### [STORED DATA]
**config.mk**
```make
export PLATFORM = sky130hd
export DESIGN_NAME = nibble_alu_sequencer
export DESIGN_NICKNAME = d
export VERILOG_FILES = /design/src/rtl/nibble_alu_sequencer.sv
export SDC_FILE = /design/constraint.sdc
export NUM_CORES = 1
export LEC_CHECK = 0
export ABC_AREA = 1
export CELL_PAD_IN_SITES_DETAIL_PLACEMENT = 1
export CELL_PAD_IN_SITES_GLOBAL_PLACEMENT = 2
export CORE_UTILIZATION = 30
export DETAILED_ROUTE_END_ITERATION = 6
export PLACE_DENSITY = 0.91
export SLEW_MARGIN = 0
export SYNTH_ARGS = -nofsm -noshare
export SYNTH_HDL_FRONTEND = slang
export SYNTH_SLANG_ARGS = --single-unit
```
**constraint.sdc**
```tcl
create_clock -name clk -period 11.07 [get_ports clk]
set_input_delay 2.214 -clock clk [delete_from_list [all_inputs] [get_ports clk]]
set_output_delay 2.214 -clock clk [all_outputs]
set_load 0.05 [all_outputs]
```
**src/rtl/nibble_alu_sequencer.sv**
```systemverilog
// rtl/nibble_alu_sequencer.sv - start/done sequencer driving a 4-bit nibble ALU over a WIDTH-bit word
// Optional result flags (rsp_zero, rsp_neg) are built when NIBBLE_SEQ_FLAGS_EN is defined.
module nibble_alu_sequencer #(
  parameter int WIDTH = 32,
  parameter int OP_W  = 4,
  parameter int CNT_W = $clog2(WIDTH/4)
) (
  input  logic             clk,
  input  logic             reset,
  input  logic             req_valid,
  output logic             req_ready,
  input  logic [WIDTH-1:0] req_word1,
  input  logic [WIDTH-1:0] req_word2,
  input  logic [OP_W-1:0]  req_op,
  input  logic             req_carry_in,
  output logic [3:0]       alu_d1,
  output logic [3:0]       alu_d2,
  output logic [OP_W-1:0]  alu_op,
  output logic             alu_carry_in,
  input  logic [3:0]       alu_res,
  input  logic             alu_carry_out,
  output logic             rsp_valid,
  input  logic             rsp_ready,
  output logic [WIDTH-1:0] rsp_result,
  output logic             rsp_carry,
  output logic             busy
`ifdef NIBBLE_SEQ_FLAGS_EN
  ,
  output logic             rsp_zero,
  output logic             rsp_neg
`endif
);

  localparam int NIB = WIDTH / 4;
  localparam logic [CNT_W-1:0] LAST_IDX = CNT_W'(NIB - 1);

  typedef enum logic [1:0] {S_IDLE, S_RUN, S_DONE} state_e;

  state_e           state_q, state_d;
  logic [CNT_W-1:0] idx_q, idx_d;
  logic             carry_q, carry_d;
  logic [WIDTH-1:0] op1_q, op1_d;
  logic [WIDTH-1:0] op2_q, op2_d;
  logic [OP_W-1:0]  op_q, op_d;
  logic [WIDTH-1:0] result_q, result_d;
  logic             rsp_carry_q, rsp_carry_d;
  logic             zero_q, zero_d;
  logic             neg_q, neg_d;

  always_ff @(posedge clk or posedge reset) begin
    if (reset) begin
      state_q     <= S_IDLE;
      idx_q       <= '0;
      carry_q     <= 1'b0;
      op1_q       <= '0;
      op2_q       <= '0;
      op_q        <= '0;
      result_q    <= '0;
      rsp_carry_q <= 1'b0;
      zero_q      <= 1'b0;
      neg_q       <= 1'b0;
    end else begin
      state_q     <= state_d;
      idx_q       <= idx_d;
      carry_q     <= carry_d;
      op1_q       <= op1_d;
      op2_q       <= op2_d;
      op_q        <= op_d;
      result_q    <= result_d;
      rsp_carry_q <= rsp_carry_d;
      zero_q      <= zero_d;
      neg_q       <= neg_d;
    end
  end

  always_comb begin
    state_d     = state_q;
    idx_d       = idx_q;
    carry_d     = carry_q;
    op1_d       = op1_q;
    op2_d       = op2_q;
    op_d        = op_q;
    result_d    = result_q;
    rsp_carry_d = rsp_carry_q;
    zero_d      = zero_q;
    neg_d       = neg_q;
    case (state_q)
      S_IDLE: begin
        if (req_valid) begin
          op1_d    = req_word1;
          op2_d    = req_word2;
          op_d     = req_op;
          carry_d  = req_carry_in;
          idx_d    = '0;
          result_d = '0;
          state_d  = S_RUN;
        end
      end
      S_RUN: begin
        // alu_res is only sampled here, so an undriven ALU outside RUN cannot disturb state
        result_d[{idx_q, 2'b00} +: 4] = alu_res;
        carry_d = alu_carry_out;
        idx_d   = idx_q + 1'b1;
        if (idx_q == LAST_IDX) begin
          state_d     = S_DONE;
          rsp_carry_d = alu_carry_out;
          zero_d      = (result_d == '0);
          neg_d       = result_d[WIDTH-1];
        end
      end
      S_DONE: begin
        if (rsp_ready) state_d = S_IDLE;
      end
      default: state_d = S_IDLE;
    endcase
  end

  assign req_ready    = (state_q == S_IDLE);
  assign rsp_valid    = (state_q == S_DONE);
  assign busy         = (state_q == S_RUN);
  assign alu_d1       = busy ? op1_q[{idx_q, 2'b00} +: 4] : 4'h0;
  assign alu_d2       = busy ? op2_q[{idx_q, 2'b00} +: 4] : 4'h0;
  assign alu_carry_in = busy ? carry_q : 1'b0;
  assign alu_op       = op_q;
  assign rsp_result   = result_q;
  assign rsp_carry    = rsp_carry_q;

`ifdef NIBBLE_SEQ_FLAGS_EN
  assign rsp_zero = zero_q;
  assign rsp_neg  = neg_q;
`else
  logic unused_flags;
  assign unused_flags = zero_q ^ neg_q;
`endif

endmodule

```
**config.mk**
```make
export PLATFORM = sky130hd
export DESIGN_NAME = vga_timing_gen
export DESIGN_NICKNAME = d
export VERILOG_FILES = /design/src/rtl/vga_timing_pkg.sv /design/src/rtl/vga_axis_counter.sv /design/src/rtl/vga_timing_gen.sv
export SDC_FILE = /design/constraint.sdc
export NUM_CORES = 1
export LEC_CHECK = 0
export ABC_AREA = 1
export BUFFER_PORTS_ARGS = -buffer_cell sky130_fd_sc_hd__buf_4
export CAP_MARGIN = 5
export CORE_ASPECT_RATIO = 1.25
export CORE_MARGIN = 3
export CORE_UTILIZATION = 45
export DETAILED_ROUTE_END_ITERATION = 12
export PLACE_DENSITY = 0.68
export SLEW_MARGIN = 10
export SYNTH_ARGS = -nofsm -noshare
export SYNTH_HDL_FRONTEND = slang
export SYNTH_SLANG_ARGS = --single-unit
```
**constraint.sdc**
```tcl
create_clock -name clk -period 2 [get_ports clk]
set_clock_uncertainty 0.1 [all_clocks]
set_input_delay 0.4 -clock clk [delete_from_list [all_inputs] [get_ports clk]]
set_output_delay 0.4 -clock clk [all_outputs]
set_load 0.01 [all_outputs]
```
## src/rtl/fetch_queue.sv

```systemverilog
// Instruction buffer between fetch and decode: a first-word-fall-through FIFO of {pc, instr} pairs, cleared on redirect.
// Latency: an entry pushed at edge N is visible at the output after that edge (no same-cycle bypass when empty).
// Backpressure: in_ready = (count < DEPTH) from registered state only; an empty queue shows pc=0 / NOP to decode.
// Optional FETCH_QUEUE_STATS_EN adds saturating stall_cycles / bubble_cycles counters (cleared by reset only).
module fetch_queue #(
  parameter int DEPTH = 4,
  parameter int XLEN  = 32
) (
  input  logic                     clk,
  input  logic                     reset,
  input  logic                     flush,
  input  logic                     in_valid,
  output logic                     in_ready,
  input  logic [XLEN-1:0]          in_pc,
  input  logic [31:0]              in_instr,
  output logic                     out_valid,
  input  logic                     out_ready,
  output logic [XLEN-1:0]          out_pc,
  output logic [31:0]              out_instr,
  output logic [$clog2(DEPTH):0]   count
`ifdef FETCH_QUEUE_STATS_EN
  ,
  output logic [31:0]              stall_cycles,
  output logic [31:0]              bubble_cycles
`endif
);

  localparam int PW = $clog2(DEPTH);
  localparam logic [PW-1:0] PTR_ONE  = {{(PW-1){1'b0}}, 1'b1};
  localparam logic [PW:0]   CNT_ONE  = {{PW{1'b0}}, 1'b1};
  localparam logic [PW:0]   CNT_FULL = (PW+1)'(DEPTH);
  localparam logic [31:0]   NOP      = 32'h0000_0013;

  logic [XLEN-1:0] mem_pc    [DEPTH];
  logic [31:0]     mem_instr [DEPTH];
  logic [PW-1:0]   head;
  logic [PW-1:0]   tail;
  logic            push;
  logic            pop;

  // Handshake and head presentation; empty queue shows a canonical bubble, never stale storage.
  always_comb begin
    in_ready  = (count < CNT_FULL);
    out_valid = (count != '0);
    push      = in_valid && in_ready;
    pop       = out_valid && out_ready;
    out_pc    = '0;
    out_instr = NOP;
    if (out_valid) begin
      out_pc    = mem_pc[head];
      out_instr = mem_instr[head];
    end
  end

  // Storage is not reset; only slots behind the occupancy count are ever shown.
  always_ff @(posedge clk) begin
    if (push && !flush) begin
      mem_pc[tail]    <= in_pc;
      mem_instr[tail] <= in_instr;
    end
  end

  // Pointers and occupancy; flush discards any push/pop of its cycle. Full/empty comes from count only.
  always_ff @(posedge clk or posedge reset) begin
    if (reset) begin
      head  <= '0;
      tail  <= '0;
      count <= '0;
    end else if (flush) begin
      head  <= '0;
      tail  <= '0;
      count <= '0;
    end else begin
      if (push) tail <= tail + PTR_ONE;
      if (pop)  head <= head + PTR_ONE;
      if (push && !pop)      count <= count + CNT_ONE;
      else if (pop && !push) count <= count - CNT_ONE;
    end
  end

`ifdef FETCH_QUEUE_STATS_EN
  // Saturating stall/bubble counters; they survive flush so they span redirects.
  always_ff @(posedge clk or posedge reset) begin
    if (reset) begin
      stall_cycles  <= '0;
      bubble_cycles <= '0;
    end else begin
      if (in_valid && !in_ready && (stall_cycles != 32'hFFFF_FFFF))
        stall_cycles <= stall_cycles + 32'd1;
      if (out_ready && !out_valid && (bubble_cycles != 32'hFFFF_FFFF))
        bubble_cycles <= bubble_cycles + 32'd1;
    end
  end
`endif

  // Fetch must hold a refused entry stable until it is taken (a redirect may replace it).
  property p_hold_refused;
    @(posedge clk) disable iff (reset)
      (in_valid && !in_ready && !flush) |=> (!in_valid || ($stable(in_pc) && $stable(in_instr)));
  endproperty
  a_hold_refused: assert property (p_hold_refused);

endmodule
```

## config.mk

```make
export PLATFORM = sky130hd
export DESIGN_NAME = fetch_queue
export DESIGN_NICKNAME = d
export VERILOG_FILES = /design/src/rtl/fetch_queue.sv
export SDC_FILE = /design/constraint.sdc
export NUM_CORES = 1
export LEC_CHECK = 0
export ABC_AREA = 1
export ABC_CLOCK_PERIOD_IN_PS = 4100
export BUFFER_PORTS_ARGS = -buffer_cell sky130_fd_sc_hd__buf_2
export CAP_MARGIN = 25
export CORE_AREA = 2 2 164 166
export DETAILED_ROUTE_END_ITERATION = 7
export DIE_AREA = 0 0 166 168
export HOLD_SLACK_MARGIN = 0.12
export SYNTH_ARGS = -nofsm -noshare
export SYNTH_HDL_FRONTEND = slang
export SYNTH_SLANG_ARGS = --single-unit
```

## constraint.sdc

```tcl
create_clock -name clk -period 4.1 [get_ports clk]
set_input_delay 0.205 -clock clk [delete_from_list [all_inputs] [get_ports clk]]
set_output_delay 0.205 -clock clk [all_outputs]
set_load 0.02 [all_outputs]
```

==> impl_metrics.xml, run 1 <==
<?xml version="1.0" encoding="UTF-8"?>
<metrics>
  <group name="outcome">
    <metric name="run_status" unit="">finished, final reports clean</metric>
  </group>
  <group name="worst_setup_path">
    <metric name="crit_path_top_delay_cell" unit="">clkinv_2</metric>
    <metric name="max_stage_delay_on_crit_path" unit="ns">0.57</metric>
    <metric name="critical_path_cell_sequence" unit="">clkinv_2 &gt; buf_12 &gt; nor2_1 &gt; nor2_1 &gt; o21ai_0 &gt; o311ai_0 &gt; buf_2</metric>
    <metric name="cp-start-kind" unit="">flop</metric>
    <metric name="timing.critical_path.required" unit="ns">3.89</metric>
    <metric name="cp_max_fo" unit="">70</metric>
    <metric name="crit_path_frequent_cell" unit="">nor2_1</metric>
    <metric name="worstPathArrival" unit="ns">2.57</metric>
    <metric name="critical_path.endpoint_type" unit="">output pin</metric>
    <metric name="crit_type" unit="">reg -&gt; out</metric>
  </group>
  <group name="placed_design">
    <metric name="dp_worst_setup_slack" unit="ns">1.744</metric>
    <metric name="placed_cells_incl_taps" unit="">1256</metric>
    <metric name="port_buffers" unit="">137</metric>
    <metric name="routabilityCongestion" unit="">0.7276</metric>
    <metric name="post-dp-hpwl" unit="um">12640</metric>
  </group>
  <group name="clock_tree">
    <metric name="cts_setup_buffers" unit="">0</metric>
    <metric name="clockBufferDepth" unit="">3</metric>
    <metric name="cts-resized-gates" unit="">0</metric>
    <metric name="cts-buffers-inserted" unit="">28</metric>
    <metric name="htreeDepth" unit="">1</metric>
    <metric name="cts.hold.buffers_added" unit="">69</metric>
    <metric name="root_buffer" unit="">clkbuf_16</metric>
    <metric name="clkSinkCount" unit="">263</metric>
    <metric name="clk_transition_reported_paths" unit="ns">0.06</metric>
    <metric name="cts_tree" unit="">yes</metric>
    <metric name="clkLatencyLatePin" unit="ns">0.54</metric>
  </group>
  <group name="power_and_ir_drop">
    <metric name="power.density_cell_area" unit="mW/mm2">633.0</metric>
    <metric name="internal_power" unit="mW">5.320</metric>
    <metric name="seq_power_share" unit="">0.387</metric>
    <metric name="switchingPower" unit="mW">2.885</metric>
    <metric name="cellLeakagePower" unit="nW">4.716</metric>
    <metric name="share_comb_of_total_power" unit="">0.316</metric>
    <metric name="power.share.clock" unit="">0.297</metric>
    <metric name="switching_share" unit="">0.3516</metric>
    <metric name="vdd_drop_max" unit="V">0.0003819</metric>
  </group>
  <group name="global_route">
    <metric name="grt_max_degree" unit="">71</metric>
    <metric name="grt_overflow" unit="">0</metric>
    <metric name="grt_antenna_before_repair" unit="">0</metric>
    <metric name="track_usage" unit="">0.1636</metric>
    <metric name="grt_first_pass_wirelength" unit="um">36400</metric>
    <metric name="first_global_vias" unit="">6587</metric>
  </group>
  <group name="min_path">
    <metric name="worstHoldPathType" unit="">in -&gt; async</metric>
  </group>
  <group name="route">
    <metric name="route.final.wire_length" unit="um">23090</metric>
    <metric name="detail_route.iter0.violations" unit="">459</metric>
    <metric name="wire_per_inst" unit="um">16.75</metric>
    <metric name="number_of_nets_still_failing_antenna_checks_after_routing" unit="">0</metric>
    <metric name="route.vias.total" unit="">6665</metric>
    <metric name="viasPerCell" unit="">4.837</metric>
    <metric name="dr.pass1.iters" unit="">4</metric>
    <metric name="remaining_drc_errors" unit="">0</metric>
  </group>
  <group name="sta">
    <metric name="timing.final.max_slew_violations" unit="">0</metric>
    <metric name="worstMarginPinSlew" unit="ns">0.9780</metric>
    <metric name="remaining_max_slew_budget_at_the_tightest_pin" unit="">0.3480</metric>
    <metric name="finalCritPeriodShare" unit="">0.6769</metric>
    <metric name="fin_skew" unit="ns">0.01041</metric>
    <metric name="finalSetupViolations" unit="">0</metric>
    <metric name="final_setup_margin" unit="ns">1.325</metric>
    <metric name="finalHoldViolations" unit="">0</metric>
    <metric name="rsz0062_at_grt" unit="">no</metric>
    <metric name="final_period_minus_worst_setup_slack" unit="ns">2.775</metric>
    <metric name="finalHoldWorstSlack" unit="ns">0.1810</metric>
    <metric name="achievable-frequency" unit="MHz">360.3</metric>
  </group>
  <group name="synthesis">
    <metric name="synthesis.area_per_instance" unit="um2">12.70</metric>
    <metric name="ys.warnings.count" unit="">0</metric>
    <metric name="synth.distinct_cells" unit="">23</metric>
    <metric name="yosys_register_bits" unit="">263</metric>
    <metric name="syn_nets" unit="">886</metric>
    <metric name="postSynthCellCount" unit="">812</metric>
    <metric name="area_of_the_mapped_netlist" unit="mm2">0.01031</metric>
    <metric name="seq_area_frac_synth" unit="">0.7626</metric>
  </group>
  <group name="die">
    <metric name="die_w" unit="um">166</metric>
    <metric name="initial_utilization" unit="">0.3913</metric>
    <metric name="die_h" unit="um">168</metric>
    <metric name="core.rowCount" unit="">60</metric>
    <metric name="design.core.area" unit="mm2">0.02635</metric>
    <metric name="die-area" unit="mm2">0.02789</metric>
    <metric name="top_level_ports" unit="">138</metric>
  </group>
  <group name="final_layout">
    <metric name="layoutNonFillerInstCount" unit="">1378</metric>
    <metric name="design.final.nets" unit="">1090</metric>
    <metric name="fillCellCount" unit="">2321</metric>
    <metric name="drive_gt1_frac" unit="">0.1958</metric>
    <metric name="area.growth.synth_to_final" unit="%">25.73</metric>
    <metric name="antenna-diode-count" unit="">0</metric>
  </group>
  <group name="flow_run">
    <metric name="max-cap-violations" unit="">0</metric>
  </group>
</metrics>
[cell type report]
type	count	area (um2)	area share
Clock buffer	31	711.9	0.05492
Clock inverter	20	185.2	0.01429
Inverter	16	61.31	0.004730
Multi-Input combinational cell	485	2176	0.1679
Sequential cell	263	7868	0.6070
Tap cell	341	426.7	0.03292
Timing Repair Buffer	222	1534	0.1183
[per-stage QoR]
stage / setup TNS [ns] / util / total power [mW] / cell area, um2
3_3_place_gp: 0 / 0.4302 / 5.782 / 11330
6_report: 0 / 0.4919 / 8.206 / 12960
5_1_grt: 0 / 0.4919 / 8.661 / 12960
3_5_place_dp: 0 / 0.4302 / 5.807 / 11330
4_1_cts: 0 / 0.4904 / 8.326 / 12920
2_1_floorplan: -21.82 / - / 4.905 / 10310
[critical path, delay by kind of cell (launching register included)]
family,cells,cell delay [ns]
AO/OA/AOI/OAI,2,0.20
buffers and inverters,3,1.24
flip-flops,1,0.42
AND/OR/NAND/NOR,2,0.16
[logic make-up after synthesis]
kind of cell / synth area share
flip-flops: 0.7626
AO/OA/AOI/OAI: 0.09527
AND/OR/NAND/NOR: 0.1052
XOR/XNOR: 0.0008497
adder cells (fa/ha/maj): 0.006796
buffers and inverters: 0.02925
[worst paths after layout]
path	to	from	slack (ns)	depth (start not counted)
min in group clk	mem_instr[1][16]	in_instr[16]	0.42	2
worst max-delay path	out_instr[1]	head[0]	1.32	7
worst min register to register	tail[1]	tail[1]	0.54	2
max in group asynchronous	head[0]	reset	3.64	3
worst max register to register	mem_pc[3][22]	count[2]	1.76	6
worst min-delay path	count[1]	reset	0.18	3
[cells in the final DEF (no fill, tap or decap), types with 5 or more instances in the layout]
| cell type | instances |
|---|---|
| nor2_1 | 261 |
| edfxtp_1 | 256 |
| buf_2 | 137 |
| o21ai_0 | 122 |
| dlygate4sd3_1 | 69 |
| a21oi_1 | 63 |
| clkbuf_16 | 28 |
| inv_1 | 13 |
| buf_4 | 13 |
| nand2_1 | 12 |
| clkinv_1 | 8 |
| clkinv_2 | 6 |
| o21ai_1 | 6 |
| dfrtp_1 | 5 |
[Yosys cell counts (all sizes together)]
master / count / area [um2]
inv: 15 / 56.30
fa: 1 / 20.02
ha: 4 / 50.05
clkbuf: 22 / 82.58
a21oi: 63 / 315.3
dfrtp: 7 / 175.2
xor2: 1 / 8.760
nand2: 13 / 51.30
nand3: 4 / 20.02
edfxtp: 256 / 7687
o21ai: 128 / 640.6
clkinv: 1 / 3.750
nor2: 265 / 994.7
nand4: 1 / 6.260
nor3: 1 / 5.000
buf: 26 / 158.9
o311ai: 3 / 26.28
nand3b: 1 / 7.510
[power by group through the flow]
stage	clock network, mW	logic (mW)	registers, mW
4_1_cts	2.51	2.64	3.18
5_1_grt	2.61	2.86	3.19
3_5_place_dp	0	2.57	3.23
3_3_place_gp	0	2.55	3.23
2_1_floorplan	0	1.65	3.25
6_report	2.43	2.60	3.18
[sequential cells by signal, summed over array words and instances, names as in the netlist]
name	flops
mem_pc	128
count	3
mem_instr	128
head	2
tail	2
[metal layers]
metal  wire [um]  track usage
met1       10200       0.2183
met2       11240       0.2782
met3        1131      0.03056
met4         519      0.04159
met5           0            0
(Power assumes the default switching activity.)
==> inputs of run 2 (changes only) <==
ABC_CLOCK_PERIOD_IN_PS = 2560   (was 4100)
clock period = 2.56 ns   (was 4.1 ns; I/O delays follow)
==> impl_metrics.xml, run 2 (same netlist as run 1, synthesis figures left out) <==
<?xml version="1.0" encoding="UTF-8"?>
<metrics>
  <group name="outcome">
    <metric name="run_status" unit="">finished, final reports clean</metric>
  </group>
  <group name="die">
    <metric name="die_h" unit="um">168</metric>
    <metric name="die_w" unit="um">166</metric>
    <metric name="core.rowCount" unit="">60</metric>
    <metric name="design.core.area" unit="mm2">0.02635</metric>
    <metric name="die-area" unit="mm2">0.02789</metric>
    <metric name="initial_utilization" unit="">0.3913</metric>
    <metric name="top_level_ports" unit="">138</metric>
  </group>
  <group name="power_and_ir_drop">
    <metric name="cellLeakagePower" unit="nW">4.735</metric>
    <metric name="power.density_cell_area" unit="mW/mm2">997.8</metric>
    <metric name="vdd_drop_max" unit="V">0.0008572</metric>
  </group>
  <group name="global_route">
    <metric name="grt_first_pass_wirelength" unit="um">36610</metric>
    <metric name="grt_antenna_before_repair" unit="">1</metric>
    <metric name="grt_util_met3" unit="">0.02891</metric>
    <metric name="grtUsageMet1" unit="">0.2129</metric>
    <metric name="global_route.peak_usage_layer" unit="">met2</metric>
    <metric name="first_global_vias" unit="">6806</metric>
    <metric name="track_usage" unit="">0.1642</metric>
    <metric name="grtUsageMet2" unit="">0.2888</metric>
    <metric name="grt_max_degree" unit="">65</metric>
    <metric name="grt_overflow" unit="">0</metric>
  </group>
  <group name="sta">
    <metric name="rsz0062_at_grt" unit="">yes</metric>
    <metric name="worstMarginPinSlew" unit="ns">0.8198</metric>
    <metric name="finalCritPeriodShare" unit="">0.9523</metric>
    <metric name="finalSetupViolations" unit="">0</metric>
    <metric name="final_period_minus_worst_setup_slack" unit="ns">2.438</metric>
    <metric name="remaining_max_slew_budget_at_the_tightest_pin" unit="">0.4534</metric>
    <metric name="fin_skew" unit="ns">0.01325</metric>
    <metric name="final_setup_margin" unit="ns">0.1220</metric>
    <metric name="achievable-frequency" unit="MHz">410.2</metric>
    <metric name="finalHoldViolations" unit="">0</metric>
    <metric name="timing.final.max_slew_violations" unit="">0</metric>
    <metric name="finalHoldWorstSlack" unit="ns">0.3605</metric>
    <metric name="setup_total_negative_slack" unit="ns">0</metric>
  </group>
  <group name="final_layout">
    <metric name="layout.cells.most_common_list" unit="">nor2_1 (261), edfxtp_1 (256), buf_2 (137)</metric>
    <metric name="layout_commonest_cell" unit="">nor2_1</metric>
    <metric name="reg_top3" unit="">mem_instr (128), mem_pc (128), count (3)</metric>
    <metric name="design.final.nets" unit="">1095</metric>
    <metric name="layoutNonFillerInstCount" unit="">1385</metric>
    <metric name="final_cell_area" unit="mm2">0.01304</metric>
    <metric name="drive_gt1_frac" unit="">0.1965</metric>
    <metric name="area.growth.synth_to_final" unit="%">26.46</metric>
  </group>
  <group name="clock_tree">
    <metric name="cts_tree" unit="">yes</metric>
    <metric name="cts-buffers-inserted" unit="">28</metric>
    <metric name="cts_setup_buffers" unit="">0</metric>
    <metric name="htreeDepth" unit="">1</metric>
    <metric name="clk_transition_reported_paths" unit="ns">0.06</metric>
    <metric name="root_buffer" unit="">clkbuf_16</metric>
    <metric name="clkSinkCount" unit="">263</metric>
    <metric name="clkLatencyLatePin" unit="ns">0.53</metric>
    <metric name="clockBufferDepth" unit="">3</metric>
  </group>
  <group name="worst_setup_path">
    <metric name="timing.reg2reg.worst_path_depth" unit="">6</metric>
    <metric name="crit_type" unit="">reg -&gt; out</metric>
    <metric name="cp-start-kind" unit="">flop</metric>
    <metric name="worstReg2RegEnd" unit="">head[1]</metric>
    <metric name="cp_max_fo" unit="">35</metric>
    <metric name="timing.critical_path.required" unit="ns">2.43</metric>
    <metric name="rrSetupSlack" unit="ns">0.48</metric>
    <metric name="worstPathArrival" unit="ns">2.31</metric>
    <metric name="crit_reg_reg_startpoint" unit="">head[0]</metric>
    <metric name="critical_path.endpoint_type" unit="">output pin</metric>
  </group>
  <group name="route">
    <metric name="viasPerCell" unit="">4.855</metric>
    <metric name="remaining_drc_errors" unit="">0</metric>
    <metric name="detail_route.iter0.violations" unit="">411</metric>
    <metric name="route.final.wire_length" unit="um">23270</metric>
    <metric name="wire_per_inst" unit="um">16.80</metric>
    <metric name="dr.pass1.iters" unit="">5</metric>
    <metric name="number_of_nets_still_failing_antenna_checks_after_routing" unit="">0</metric>
    <metric name="route.vias.total" unit="">6724</metric>
  </group>
  <group name="placed_design">
    <metric name="routabilityCongestion" unit="">0.7391</metric>
    <metric name="postPlaceCellArea" unit="mm2">0.01148</metric>
    <metric name="port_buffers" unit="">137</metric>
    <metric name="placed_cells_incl_taps" unit="">1262</metric>
    <metric name="dp_worst_setup_slack" unit="ns">0.5640</metric>
    <metric name="post-dp-hpwl" unit="um">13490</metric>
  </group>
  <group name="min_path">
    <metric name="timing.hold.worst_endpoint" unit="">mem_instr[0][16]</metric>
    <metric name="hold_depth" unit="">2</metric>
    <metric name="worstHoldPathType" unit="">in -&gt; reg</metric>
    <metric name="holdCritStartpoint" unit="">in_instr[16]</metric>
  </group>
  <group name="flow_run">
    <metric name="max-cap-violations" unit="">0</metric>
  </group>
</metrics>
## run 2: worst max path at each step
stage / start / endpoint / slack, ns / cells after the start
after floorplan: count[2] / mem_instr[0][0] / -0.60 / 5
after global placement: head[0] / out_instr[14] / 0.60 / 5
after detailed placement: count[2] / mem_instr[1][9] / 0.56 / 6
after CTS: head[0] / out_instr[14] / 0.02 / 5
after global routing: head[0] / out_instr[0] / -0.01 / 4
final: head[0] / out_pc[4] / 0.12 / 6
## run 2: layout make-up
type | count | area (um2)
clock buffers | 35 | 748.2
diodes | 1 | 2.502
well taps | 341 | 426.7
inverters | 16 | 67.56
multi-input cells | 485 | 2176
flip-flops and latches | 263 | 7868
clock inverters | 17 | 88.84
repair buffers | 227 | 1660
fillers | 2347 | 13310
## run 2: where the power goes
part | switching (mW) | total (mW) | internal (mW)
combinational | 2.94 | 4.25 | 1.32
clock | 1.56 | 3.63 | 2.07
sequential | 0.109 | 5.12 | 5.02
## run 2: timing repair
| item | in CTS | in global routing |
|---|---|---|
| setup endpoints to repair | 0 | 20 |
| hold endpoints to repair | 270 | 0 |
| hold buffers | 70 | 0 |
| gates resized for setup | 0 | 6 |
## run 2: critical path, stage by stage, from the launching register on
cell and delay [ns]:
dfrtp_4 0.62, buf_4 0.44, nor2_1 0.10, nor2_1 0.10
o21ai_0 0.10, a21oi_1 0.22, buf_2 0.20
## run 2: metal layers
metal / vias to the layer above / routed length (um)
met5: - / 0
met4: 0 / 417
met3: 34 / 1131
met2: 164 / 11440
met1: 3232 / 10280
li1: 3294 / -
## run 2: metrics by stage
stage | power, mW | util
final | 13.01 | 0.4948
after global routing | 13.71 | 0.4948
after CTS | 13.16 | 0.4941
after detailed placement | 9.423 | 0.4357
after global placement | 9.392 | 0.4357
after floorplan | 7.849 | -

### [ASSIGNED TASK]
Your reply should consist only of the lines from the one containing "o21ai_0 0.10, a21oi_1 0.22, buf_2 0.20" through the last line of the records, each reproduced exactly.

### [ANSWER BOX]
o21ai_0 0.10, a21oi_1 0.22, buf_2 0.20
## run 2: metal layers
metal / vias to the layer above / routed length (um)
met5: - / 0
met4: 0 / 417
met3: 34 / 1131
met2: 164 / 11440
met1: 3232 / 10280
li1: 3294 / -
## run 2: metrics by stage
stage | power, mW | util
final | 13.01 | 0.4948
after global routing | 13.71 | 0.4948
after CTS | 13.16 | 0.4941
after detailed placement | 9.423 | 0.4357
after global placement | 9.392 | 0.4357
after floorplan | 7.849 | -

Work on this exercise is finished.